* **ASSIGNED TASK**: From the entries, filter out every line that lacks "slots" and copy the rest.

Dataset entries:
==> config.mk <==
export PLATFORM = sky130hd
export DESIGN_NAME = sha256_block_hash_unit_flat
export DESIGN_NICKNAME = d
export VERILOG_FILES = /design/src/hw/rtl/sha256_bh_pkg.sv /design/src/hw/rtl/sha256_bh_if.sv /design/src/hw/rtl/sha256_bh_front.sv /design/src/hw/rtl/sha256_bh_queue.sv /design/src/hw/rtl/sha256_bh_core.sv /design/src/hw/rtl/sha256_bh_out.sv /design/src/hw/rtl/sha256_block_hash_unit.sv /design/src/flat_wrapper.sv
export SDC_FILE = /design/constraint.sdc
export NUM_CORES = 2
export LEC_CHECK = 0
export BUFFER_PORTS_ARGS = -buffer_cell sky130_fd_sc_hd__clkbuf_2
export CORE_AREA = 2 2 541 543
export DETAILED_ROUTE_END_ITERATION = 7
export DIE_AREA = 0 0 543 545
export SKIP_CTS_REPAIR_TIMING = 1
export SLEW_MARGIN = 20
export SYNTH_ARGS = -nofsm -noshare
export SYNTH_HDL_FRONTEND = slang
export SYNTH_SLANG_ARGS = --single-unit
export TNS_END_PERCENT = 10
==> constraint.sdc <==
create_clock -name clk_i -period 52.8 [get_ports clk_i]
set_input_delay 10.56 -clock clk_i [delete_from_list [all_inputs] [get_ports clk_i]]
set_output_delay 10.56 -clock clk_i [all_outputs]
set_load 0.02 [all_outputs]
==> src/hw/rtl/sha256_bh_pkg.sv <==
// ----------------------------------------------------------------------------
// SHA-256 block hash package
// Shared widths, the initial hash value, the round constant table, the
// round and schedule functions, and the types that pass between the units.
// ----------------------------------------------------------------------------
package sha256_bh_pkg;

  localparam int unsigned WordW         = 32;
  localparam int unsigned BlockWords    = 16;
  localparam int unsigned DigestWords   = 8;
  localparam int unsigned Rounds        = 64;
  localparam int unsigned WidxW         = $clog2(BlockWords);
  localparam int unsigned RoundW        = $clog2(Rounds);
  localparam int unsigned BlkQueueDepth = 2;

  typedef logic [WordW-1:0]  word_t;
  typedef logic [WidxW-1:0]  widx_t;
  typedef logic [RoundW-1:0] round_t;
  typedef logic [DigestWords-1:0][WordW-1:0] digest_t;

  localparam word_t InitValue [DigestWords] = '{
    32'h6a09e667, 32'hbb67ae85, 32'h3c6ef372, 32'ha54ff53a,
    32'h510e527f, 32'h9b05688c, 32'h1f83d9ab, 32'h5be0cd19
  };

  localparam word_t RoundK [Rounds] = '{
    32'h428a2f98, 32'h71374491, 32'hb5c0fbcf, 32'he9b5dba5,
    32'h3956c25b, 32'h59f111f1, 32'h923f82a4, 32'hab1c5ed5,
    32'hd807aa98, 32'h12835b01, 32'h243185be, 32'h550c7dc3,
    32'h72be5d74, 32'h80deb1fe, 32'h9bdc06a7, 32'hc19bf174,
    32'he49b69c1, 32'hefbe4786, 32'h0fc19dc6, 32'h240ca1cc,
    32'h2de92c6f, 32'h4a7484aa, 32'h5cb0a9dc, 32'h76f988da,
    32'h983e5152, 32'ha831c66d, 32'hb00327c8, 32'hbf597fc7,
    32'hc6e00bf3, 32'hd5a79147, 32'h06ca6351, 32'h14292967,
    32'h27b70a85, 32'h2e1b2138, 32'h4d2c6dfc, 32'h53380d13,
    32'h650a7354, 32'h766a0abb, 32'h81c2c92e, 32'h92722c85,
    32'ha2bfe8a1, 32'ha81a664b, 32'hc24b8b70, 32'hc76c51a3,
    32'hd192e819, 32'hd6990624, 32'hf40e3585, 32'h106aa070,
    32'h19a4c116, 32'h1e376c08, 32'h2748774c, 32'h34b0bcb5,
    32'h391c0cb3, 32'h4ed8aa4a, 32'h5b9cca4f, 32'h682e6ff3,
    32'h748f82ee, 32'h78a5636f, 32'h84c87814, 32'h8cc70208,
    32'h90befffa, 32'ha4506ceb, 32'hbef9a3f7, 32'hc67178f2
  };

  function automatic word_t rotr(word_t x, int unsigned n);
    return (x >> n) | (x << (WordW - n));
  endfunction

  function automatic word_t big_s0(word_t x);
    return rotr(x, 2) ^ rotr(x, 13) ^ rotr(x, 22);
  endfunction

  function automatic word_t big_s1(word_t x);
    return rotr(x, 6) ^ rotr(x, 11) ^ rotr(x, 25);
  endfunction

  function automatic word_t small_s0(word_t x);
    return rotr(x, 7) ^ rotr(x, 18) ^ (x >> 3);
  endfunction

  function automatic word_t small_s1(word_t x);
    return rotr(x, 17) ^ rotr(x, 19) ^ (x >> 10);
  endfunction

  function automatic word_t ch_fn(word_t e, word_t f, word_t g);
    return (e & f) ^ (~e & g);
  endfunction

  function automatic word_t maj_fn(word_t a, word_t b, word_t c);
    return (a & b) ^ (a & c) ^ (b & c);
  endfunction

  typedef enum logic [1:0] {
    CoreIdle,
    CoreRun,
    CoreAdd
  } core_state_e;

  // Front to queue: word writes and block push.
  typedef struct packed {
    logic  wr_en;
    widx_t wr_widx;
    word_t wr_data;
    logic  push;
    logic  push_final;
  } q_wr_t;

  // Core to queue: word reads and block pop.
  typedef struct packed {
    logic  rd_en;
    widx_t rd_widx;
    logic  pop;
  } q_rd_t;

  typedef struct packed {
    logic full;
    logic not_empty;
    logic head_final;
  } q_stat_t;

endpackage

==> src/hw/rtl/sha256_bh_if.sv <==
// ----------------------------------------------------------------------------
// SHA-256 block hash channels
// Valid/ready channels for message words in and digest words out.
// ----------------------------------------------------------------------------
interface sha256_bh_in_if;
  logic                       valid;
  logic                       ready;
  logic [31:0]                message_word;
  logic                       final_block;

  modport source (output valid, output message_word, output final_block, input ready);
  modport sink   (input valid, input message_word, input final_block, output ready);
endinterface

interface sha256_bh_out_if;
  logic                       valid;
  logic                       ready;
  logic [31:0]                digest_word;
  logic                       last_word;

  modport source (output valid, output digest_word, output last_word, input ready);
  modport sink   (input valid, input digest_word, input last_word, output ready);
endinterface

==> src/hw/rtl/sha256_bh_front.sv <==
// ----------------------------------------------------------------------------
// SHA-256 block hash front end
// Accepts message words, places them in the free queue slot and pushes the
// slot with its final flag once the sixteenth word is in.
// ----------------------------------------------------------------------------
module sha256_bh_front (
  input  logic                   clk_i,
  input  logic                   rst_ni,
  sha256_bh_in_if.sink           msg_i,
  input  sha256_bh_pkg::q_stat_t q_stat_i,
  output sha256_bh_pkg::q_wr_t   q_wr_o
);
  import sha256_bh_pkg::*;

  widx_t widx_q, widx_d;
  logic  accept;

  assign msg_i.ready = ~q_stat_i.full;
  assign accept      = msg_i.valid & msg_i.ready;

  // Index wraps naturally at the block size.
  assign widx_d = accept ? widx_q + widx_t'(1) : widx_q;

  always_ff @(posedge clk_i or negedge rst_ni) begin
    if (!rst_ni) begin
      widx_q <= '0;
    end else begin
      widx_q <= widx_d;
    end
  end

  always_comb begin
    q_wr_o.wr_en      = accept;
    q_wr_o.wr_widx    = widx_q;
    q_wr_o.wr_data    = msg_i.message_word;
    // Only the flag on the last word of a block counts.
    q_wr_o.push       = accept && (widx_q == widx_t'(BlockWords - 1));
    q_wr_o.push_final = msg_i.final_block;
  end

endmodule

==> src/hw/rtl/sha256_bh_queue.sv <==
// ----------------------------------------------------------------------------
// SHA-256 block hash queue
// Block slots in one word-wide memory, filled by the front end word by word
// and read back one word per cycle by the compression core.
// ----------------------------------------------------------------------------
module sha256_bh_queue #(
  parameter int unsigned Depth = sha256_bh_pkg::BlkQueueDepth
) (
  input  logic                   clk_i,
  input  logic                   rst_ni,
  input  sha256_bh_pkg::q_wr_t   q_wr_i,
  input  sha256_bh_pkg::q_rd_t   q_rd_i,
  output sha256_bh_pkg::q_stat_t q_stat_o,
  output sha256_bh_pkg::word_t   rd_data_o
);
  import sha256_bh_pkg::*;

  localparam int unsigned SlotW = $clog2(Depth);
  localparam int unsigned CntW  = $clog2(Depth + 1);
  localparam int unsigned Words = Depth * BlockWords;

  typedef logic [SlotW-1:0] slot_t;

  word_t            mem_q [Words];
  word_t            rd_data_q;
  logic [Depth-1:0] final_q;
  slot_t            wr_ptr_q, wr_ptr_d;
  slot_t            rd_ptr_q, rd_ptr_d;
  logic [CntW-1:0]  cnt_q, cnt_d;

  function automatic slot_t next_slot(slot_t p);
    return (p == slot_t'(Depth - 1)) ? '0 : p + slot_t'(1);
  endfunction

  always_comb begin
    wr_ptr_d = q_wr_i.push ? next_slot(wr_ptr_q) : wr_ptr_q;
    rd_ptr_d = q_rd_i.pop ? next_slot(rd_ptr_q) : rd_ptr_q;
    cnt_d    = cnt_q;
    if (q_wr_i.push && !q_rd_i.pop) begin
      cnt_d = cnt_q + CntW'(1);
    end else if (q_rd_i.pop && !q_wr_i.push) begin
      cnt_d = cnt_q - CntW'(1);
    end
  end

  always_ff @(posedge clk_i or negedge rst_ni) begin
    if (!rst_ni) begin
      wr_ptr_q <= '0;
      rd_ptr_q <= '0;
      cnt_q    <= '0;
    end else begin
      wr_ptr_q <= wr_ptr_d;
      rd_ptr_q <= rd_ptr_d;
      cnt_q    <= cnt_d;
    end
  end

  always_ff @(posedge clk_i) begin
    if (q_wr_i.wr_en) begin
      mem_q[{wr_ptr_q, q_wr_i.wr_widx}] <= q_wr_i.wr_data;
    end
    if (q_rd_i.rd_en) begin
      rd_data_q <= mem_q[{rd_ptr_q, q_rd_i.rd_widx}];
    end
    if (q_wr_i.push) begin
      final_q[wr_ptr_q] <= q_wr_i.push_final;
    end
  end

  assign rd_data_o           = rd_data_q;
  assign q_stat_o.full       = (cnt_q == CntW'(Depth));
  assign q_stat_o.not_empty  = (cnt_q != '0);
  assign q_stat_o.head_final = final_q[rd_ptr_q];

endmodule

==> src/hw/rtl/sha256_bh_core.sv <==
// ----------------------------------------------------------------------------
// SHA-256 block hash compression core
// Runs one round per cycle, each schedule word made in the cycle before its
// round, then adds the working variables into the chaining value.
// ----------------------------------------------------------------------------
module sha256_bh_core (
  input  logic                   clk_i,
  input  logic                   rst_ni,
  input  sha256_bh_pkg::q_stat_t q_stat_i,
  input  sha256_bh_pkg::word_t   rd_data_i,
  output sha256_bh_pkg::q_rd_t   q_rd_o,
  input  logic                   out_free_i,
  output logic                   out_load_o,
  output sha256_bh_pkg::digest_t digest_o
);
  import sha256_bh_pkg::*;

  localparam int unsigned CntW = $clog2(Rounds + 1);

  core_state_e     state_q, state_d;
  logic [CntW-1:0] cnt_q, cnt_d;
  logic            final_q;
  word_t           chain_q [DigestWords];
  word_t           v_q [DigestWords];
  word_t           win_q [BlockWords];
  word_t           w_q;
  word_t           w_new;
  word_t           t1;
  word_t           t2;
  word_t           sum [DigestWords];
  logic [CntW-1:0] round_cnt;
  round_t          round_idx;
  logic            start;

  // Window holds w[t-16] at index 0 up to w[t-1] at the top.
  assign w_new = (cnt_q < CntW'(BlockWords)) ? rd_data_i
               : small_s1(win_q[BlockWords-2]) + win_q[BlockWords-7]
                 + small_s0(win_q[1]) + win_q[0];

  // Round t runs in the cycle after its schedule word is made.
  assign round_cnt = cnt_q - CntW'(1);
  assign round_idx = round_cnt[RoundW-1:0];
  assign t1 = v_q[7] + big_s1(v_q[4]) + ch_fn(v_q[4], v_q[5], v_q[6])
            + RoundK[round_idx] + w_q;
  assign t2 = big_s0(v_q[0]) + maj_fn(v_q[0], v_q[1], v_q[2]);

  always_comb begin
    for (int i = 0; i < DigestWords; i++) begin
      sum[i]      = chain_q[i] + v_q[i];
      digest_o[i] = sum[i];
    end
  end

  assign start = (state_q == CoreIdle) && q_stat_i.not_empty;

  always_comb begin
    state_d = state_q;
    unique case (state_q)
      CoreIdle: begin
        if (q_stat_i.not_empty) state_d = CoreRun;
      end
      CoreRun: begin
        if (cnt_q == CntW'(Rounds)) state_d = CoreAdd;
      end
      CoreAdd: begin
        if (!final_q || out_free_i) state_d = CoreIdle;
      end
      default: state_d = CoreIdle;
    endcase
  end

  always_comb begin
    q_rd_o.rd_en   = 1'b0;
    q_rd_o.rd_widx = '0;
    q_rd_o.pop     = 1'b0;
    out_load_o     = 1'b0;
    cnt_d          = cnt_q;
    unique case (state_q)
      CoreIdle: begin
        q_rd_o.rd_en = q_stat_i.not_empty;
        cnt_d        = '0;
      end
      CoreRun: begin
        // Fetch each word in the cycle before it is needed; release the slot after the last.
        q_rd_o.rd_en   = (cnt_q < CntW'(BlockWords - 1));
        q_rd_o.rd_widx = cnt_q[WidxW-1:0] + widx_t'(1);
        q_rd_o.pop     = (cnt_q == CntW'(BlockWords - 1));
        cnt_d          = cnt_q + CntW'(1);
      end
      CoreAdd: begin
        out_load_o = final_q && out_free_i;
      end
      default: begin
        cnt_d = '0;
      end
    endcase
  end

  always_ff @(posedge clk_i or negedge rst_ni) begin
    if (!rst_ni) begin
      state_q <= CoreIdle;
      cnt_q   <= '0;
      final_q <= 1'b0;
      chain_q <= InitValue;
    end else begin
      state_q <= state_d;
      cnt_q   <= cnt_d;
      if (start) begin
        final_q <= q_stat_i.head_final;
      end
      if (state_q == CoreAdd && state_d == CoreIdle) begin
        if (final_q) begin
          chain_q <= InitValue;
        end else begin
          chain_q <= sum;
        end
      end
    end
  end

  always_ff @(posedge clk_i) begin
    if (start) begin
      v_q <= chain_q;
    end
    if (state_q == CoreRun) begin
      if (cnt_q < CntW'(Rounds)) begin
        w_q <= w_new;
        for (int i = 0; i < BlockWords - 1; i++) begin
          win_q[i] <= win_q[i+1];
        end
        win_q[BlockWords-1] <= w_new;
      end
      if (cnt_q != '0) begin
        v_q[7] <= v_q[6];
        v_q[6] <= v_q[5];
        v_q[5] <= v_q[4];
        v_q[4] <= v_q[3] + t1;
        v_q[3] <= v_q[2];
        v_q[2] <= v_q[1];
        v_q[1] <= v_q[0];
        v_q[0] <= t1 + t2;
      end
    end
  end

endmodule

==> src/hw/rtl/sha256_bh_out.sv <==
// ----------------------------------------------------------------------------
// SHA-256 block hash digest output
// Holds a finished digest and shifts it out one word per transfer.
// ----------------------------------------------------------------------------
module sha256_bh_out (
  input  logic                   clk_i,
  input  logic                   rst_ni,
  input  logic                   load_i,
  input  sha256_bh_pkg::digest_t digest_i,
  output logic                   free_o,
  sha256_bh_out_if.source        dig_o
);
  import sha256_bh_pkg::*;

  localparam int unsigned IdxW = $clog2(DigestWords);

  logic            busy_q, busy_d;
  logic [IdxW-1:0] idx_q, idx_d;
  digest_t         shift_q;
  logic            xfer;
  logic            last;

  assign xfer = dig_o.valid & dig_o.ready;
  assign last = (idx_q == IdxW'(DigestWords - 1));

  assign dig_o.valid       = busy_q;
  assign dig_o.digest_word = shift_q[0];
  assign dig_o.last_word   = last;
  assign free_o            = ~busy_q;

  always_comb begin
    busy_d = busy_q;
    idx_d  = idx_q;
    if (load_i) begin
      busy_d = 1'b1;
      idx_d  = '0;
    end else if (xfer) begin
      idx_d = idx_q + IdxW'(1);
      if (last) busy_d = 1'b0;
    end
  end

  always_ff @(posedge clk_i or negedge rst_ni) begin
    if (!rst_ni) begin
      busy_q <= 1'b0;
      idx_q  <= '0;
    end else begin
      busy_q <= busy_d;
      idx_q  <= idx_d;
    end
  end

  always_ff @(posedge clk_i) begin
    if (load_i) begin
      shift_q <= digest_i;
    end else if (xfer) begin
      // Advance to the next digest word.
      shift_q <= {word_t'(0), shift_q[DigestWords-1:1]};
    end
  end

endmodule

==> src/hw/rtl/sha256_block_hash_unit.sv <==
// Flow: a block's last word fills its queue slot; the idle core starts, fetches
//   and runs the rounds, adds, and for a final block loads the free output stage.
// Overlap: the front end fills the next queue slot while the single round unit
//   compresses a block; input stalls once all QueueDepth block slots are taken.
// Reset: chaining value returns to the SHA-256 initial value, queue and output empty.
// ----------------------------------------------------------------------------
// SHA-256 block hash unit
// Front end collects padded message words into queued block slots, the core
// compresses each block, and the output stage streams the eight digest words.
// ----------------------------------------------------------------------------
module sha256_block_hash_unit #(
  parameter int unsigned QueueDepth = sha256_bh_pkg::BlkQueueDepth
) (
  input  logic              clk_i,
  input  logic              rst_ni,
  sha256_bh_in_if.sink      msg_i,
  sha256_bh_out_if.source   dig_o
);
  import sha256_bh_pkg::*;

  q_wr_t   q_wr;
  q_rd_t   q_rd;
  q_stat_t q_stat;
  word_t   rd_data;
  logic    out_free;
  logic    out_load;
  digest_t digest;

  sha256_bh_front u_front (
    .clk_i    (clk_i),
    .rst_ni   (rst_ni),
    .msg_i    (msg_i),
    .q_stat_i (q_stat),
    .q_wr_o   (q_wr)
  );

  sha256_bh_queue #(
    .Depth (QueueDepth)
  ) u_queue (
    .clk_i     (clk_i),
    .rst_ni    (rst_ni),
    .q_wr_i    (q_wr),
    .q_rd_i    (q_rd),
    .q_stat_o  (q_stat),
    .rd_data_o (rd_data)
  );

  sha256_bh_core u_core (
    .clk_i      (clk_i),
    .rst_ni     (rst_ni),
    .q_stat_i   (q_stat),
    .rd_data_i  (rd_data),
    .q_rd_o     (q_rd),
    .out_free_i (out_free),
    .out_load_o (out_load),
    .digest_o   (digest)
  );

  sha256_bh_out u_out (
    .clk_i    (clk_i),
    .rst_ni   (rst_ni),
    .load_i   (out_load),
    .digest_i (digest),
    .free_o   (out_free),
    .dig_o    (dig_o)
  );

endmodule

==> src/flat_wrapper.sv <==
// flat-port wrapper written by rule: the top's interface ports become plain ports
module sha256_block_hash_unit_flat import sha256_bh_pkg::*;
#(
  parameter int unsigned QueueDepth = sha256_bh_pkg::BlkQueueDepth
)
  (clk_i, rst_ni, msg_i_valid, msg_i_message_word, msg_i_final_block, msg_i_ready, dig_o_valid, dig_o_digest_word, dig_o_last_word, dig_o_ready);
  sha256_bh_in_if msg_i_i ();
  sha256_bh_out_if dig_o_i ();
  input  logic clk_i;
  input  logic rst_ni;
  input wire logic [$bits(msg_i_i.valid)-1:0] msg_i_valid;
  input wire logic [$bits(msg_i_i.message_word)-1:0] msg_i_message_word;
  input wire logic [$bits(msg_i_i.final_block)-1:0] msg_i_final_block;
  output wire logic [$bits(msg_i_i.ready)-1:0] msg_i_ready;
  output wire logic [$bits(dig_o_i.valid)-1:0] dig_o_valid;
  output wire logic [$bits(dig_o_i.digest_word)-1:0] dig_o_digest_word;
  output wire logic [$bits(dig_o_i.last_word)-1:0] dig_o_last_word;
  input wire logic [$bits(dig_o_i.ready)-1:0] dig_o_ready;
  assign msg_i_i.valid = msg_i_valid;
  assign msg_i_i.message_word = msg_i_message_word;
  assign msg_i_i.final_block = msg_i_final_block;
  assign msg_i_ready = msg_i_i.ready;
  assign dig_o_valid = dig_o_i.valid;
  assign dig_o_digest_word = dig_o_i.digest_word;
  assign dig_o_last_word = dig_o_i.last_word;
  assign dig_o_i.ready = dig_o_ready;
  sha256_block_hash_unit #(.QueueDepth(QueueDepth)) u_core (.clk_i(clk_i), .rst_ni(rst_ni), .msg_i(msg_i_i), .dig_o(dig_o_i));
endmodule
==> run summary <==
number of global-route vias before repair: 76.9k
detailed-route DRC error count: 0
Setup crit end kind: flop
Die ar.: 296,000 sq um
register area share after synthesis: 58.1%
clock root cell: clkbuf_16
htree depth: 5
cell breakdown of the critical path: clkbuf_2 -> nand2_1 -> nand2_4 -> buf_12 -> buf_4
P&R area growth vs syn: 11.3%
crit-path max FO: 142
# nets final: 10.5k
Slowest-stage cell, CP: buf_4
CP startpoint kind: primary input
max-slew violation count: 0
Die W: 543 um
GR Util All Layers: 21.8%
Hold Path Class: reg -> reg
final worst slack: 39.79 ns
main flop type after synthesis: edfxtp_1
Die Y: 545 um
1st-pass router iterations: 6
Clk Latency, worst-skew pair: 0.90 ns
DP Wirelength: 215,000 um
Critical Setup Path Class: in -> reg
Detailed Route Iter0 Violations: 8,466
worst hold endpoint: u_core.u_core.win_q[0][82]
hold depth: 0
worst-case reg-to-reg path depth: 37
Final TNS setup: 0 ns
R2R Path Start: u_core.u_core.cnt_q[0]
GPL Wtd Cong: 0.930
top post-synthesis cells by count: edfxtp_1 (1,826), nand2_1 (1,419), o21ai_0 (739)
final setup fails: 0
Peak Freq: 76.9 MHz
Synth area leaders: edfxtp_1 (48%), nand2_1 (4.6%), dfxtp_1 (4.4%)
CP max stage delay: 0.97 ns
max layer used: met4
reg2reg setup slack: 42.04 ns
Tmin final: 13.01 ns
Synth Warn #: 0
crit path DAT: 13.47 ns
M1 WL: 141,000 um
Core Rows: 198
Data required, critical path: 53.25 ns
Buf+Inv Stages, Crit Path: 3
initial antenna violation count: 16
family with the most delay on the worst path: buffers and inverters
fraction of layout cells with a size suffix above 1: 9.44%
Final Hold Vio Count: 0
met3 WL: 21,100 um
vias per cell: 5.65
RSZ-0062 raised after global routing: no
Gate Count Post-Synth: 10.0k
worst r2r dst: u_core.u_core.v_q[253]
share of flip-flops with an asynchronous set or reset: 11.8%
CTS tree: done
Final period util: 24.6%
#FFs+latches synth: 2,360
Slew headroom: 17.0%
outcome: finished, final reports clean
PortBufs: 71
min-delay src: u_core.u_core.win_q[0][114]
largest net degree at the start of global routing: 183
Antenna Violating Nets Remaining: 0
global route overflow: 0
first-pass GRT wire length: 490,000 um
total of max-cap violations: 0
Worst Tran Pin Value: 1.23 ns
Post-synth EDFFs: 1,826
clock slew at reported path FFs: 0.06 ns
Detailed Route WL: 329,000 um
WL/cell: 23.6 um
most frequent cell after synthesis: edfxtp_1
clk sink count: 2,360
Distinct cells, synth: 95
skew final: 0.0874 ns
core area: 290,000 sq um
I/O pin cnt: 72
met2 wire len: 153,000 um
Syn Nets: 10.6k
Netlist Area Pre-Place: 115,000 sq um
Max Root-Sink Buffers: 4
DR vias: 78.9k
Synth top area share: 47.5%
starting density of the core: 39.8%
post-synth top area cell: edfxtp_1
Post-Syn Area per Cell: 11.5 sq um
DP Worst Slack: 38.93 ns
CTS Buf Count: 265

* **SOLUTION TO THIS TASK**:
// Block slots in one word-wide memory, filled by the front end word by word
//   compresses a block; input stalls once all QueueDepth block slots are taken.
// Front end collects padded message words into queued block slots, the core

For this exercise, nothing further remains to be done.